That’s the point. It’s not about fairness or equality. It’s about privilege.
Trump doesn’t think everyone should be allowed to cheat. He thinks he should be allowed to cheat while everyone else is handicapped by playing by the rules. He feels he should have an advantage because he’s a powerful person.
Trump followers believe that if they support Trump, they’re joining the winning side. Some of Trump’s power will rub off on them. And they will be able to push people around in their lives like Trump pushes people around in his life.
Trump knows this is nonsense. He takes power from his supporters; he doesn’t give it away to them.
I’m afraid that I made a Trump out of myself: after dismissing the need for me to buy that book earlier in this thread I went and bought it yesterday. Ricky Reilly does a great job of describing how much DJT lies and I believe every single word of what he writes because except to people who still defend him it’s pretty obvious what kind of “character” DJT possesses.
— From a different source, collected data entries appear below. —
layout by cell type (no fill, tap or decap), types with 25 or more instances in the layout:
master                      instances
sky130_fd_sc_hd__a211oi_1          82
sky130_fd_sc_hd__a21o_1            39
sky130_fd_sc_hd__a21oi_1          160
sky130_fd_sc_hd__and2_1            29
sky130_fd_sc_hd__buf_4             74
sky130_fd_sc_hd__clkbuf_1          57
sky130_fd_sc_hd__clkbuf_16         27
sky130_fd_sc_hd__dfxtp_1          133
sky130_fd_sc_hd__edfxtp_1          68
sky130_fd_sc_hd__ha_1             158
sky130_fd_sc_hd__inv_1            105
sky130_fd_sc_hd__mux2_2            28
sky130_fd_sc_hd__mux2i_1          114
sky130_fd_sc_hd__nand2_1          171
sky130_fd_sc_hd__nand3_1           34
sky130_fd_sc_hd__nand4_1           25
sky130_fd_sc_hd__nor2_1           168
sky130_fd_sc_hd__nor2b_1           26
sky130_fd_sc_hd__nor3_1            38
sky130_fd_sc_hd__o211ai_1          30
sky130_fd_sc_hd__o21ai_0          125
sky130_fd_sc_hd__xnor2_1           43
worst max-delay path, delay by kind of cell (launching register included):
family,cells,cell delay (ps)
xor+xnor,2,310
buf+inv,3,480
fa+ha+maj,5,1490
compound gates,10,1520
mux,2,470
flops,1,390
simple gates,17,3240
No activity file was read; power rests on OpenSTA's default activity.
I’d suspect that anyone who’s played with him would recognize that he has some talent at the game, as Nars Ginley noted above – and by “good golfer,” I’d expect that they mean that he hits the ball pretty well, doesn’t get the ball into trouble particularly often, putts reasonably well, etc. No amount of cheating would hide being completely incompetent at the game, especially if you’re on the course with people who are, in fact, good at the game. Cheating won’t hide an inability to hit the ball more than 100 yards, slicing every shot, not being able to sink a 10-foot putt, etc.
One can be pretty good, in that way, but still not be likely to win matches (especially because “a good 70 year old golfer” is still 70, and isn’t going to be able to play a competitive match against better / younger golfers), and that’s where the petty cheating comes into play.
Trump strikes me as the kind of golfer who, on a good day, could score in the mid-to-high 80s, but if he made a mistake at any time and ended up in the deep rough or a sand trap, his first instinct would be to cheat his way out of the problem. If that was not an option because people were watching him, he would probably make a few angry attempts at recovery, likely make things worse, then quit in anger while blaming his caddy.
Coincidentally, that’s how I also view his presidency.
So Trump hit a ball into the water, the son of another golfer who’s about 10 or 11 hit his onto the green, then Trump had his caddie switch balls so he could putt and had the caddie inform the kid it was his that went into the water.
Now, what’s wrong with this picture? The son was apparently an adult in his 20s, so Rick Reilly has set the record straight. Which now makes that anecdote as uninteresting to me as the rest of this thread.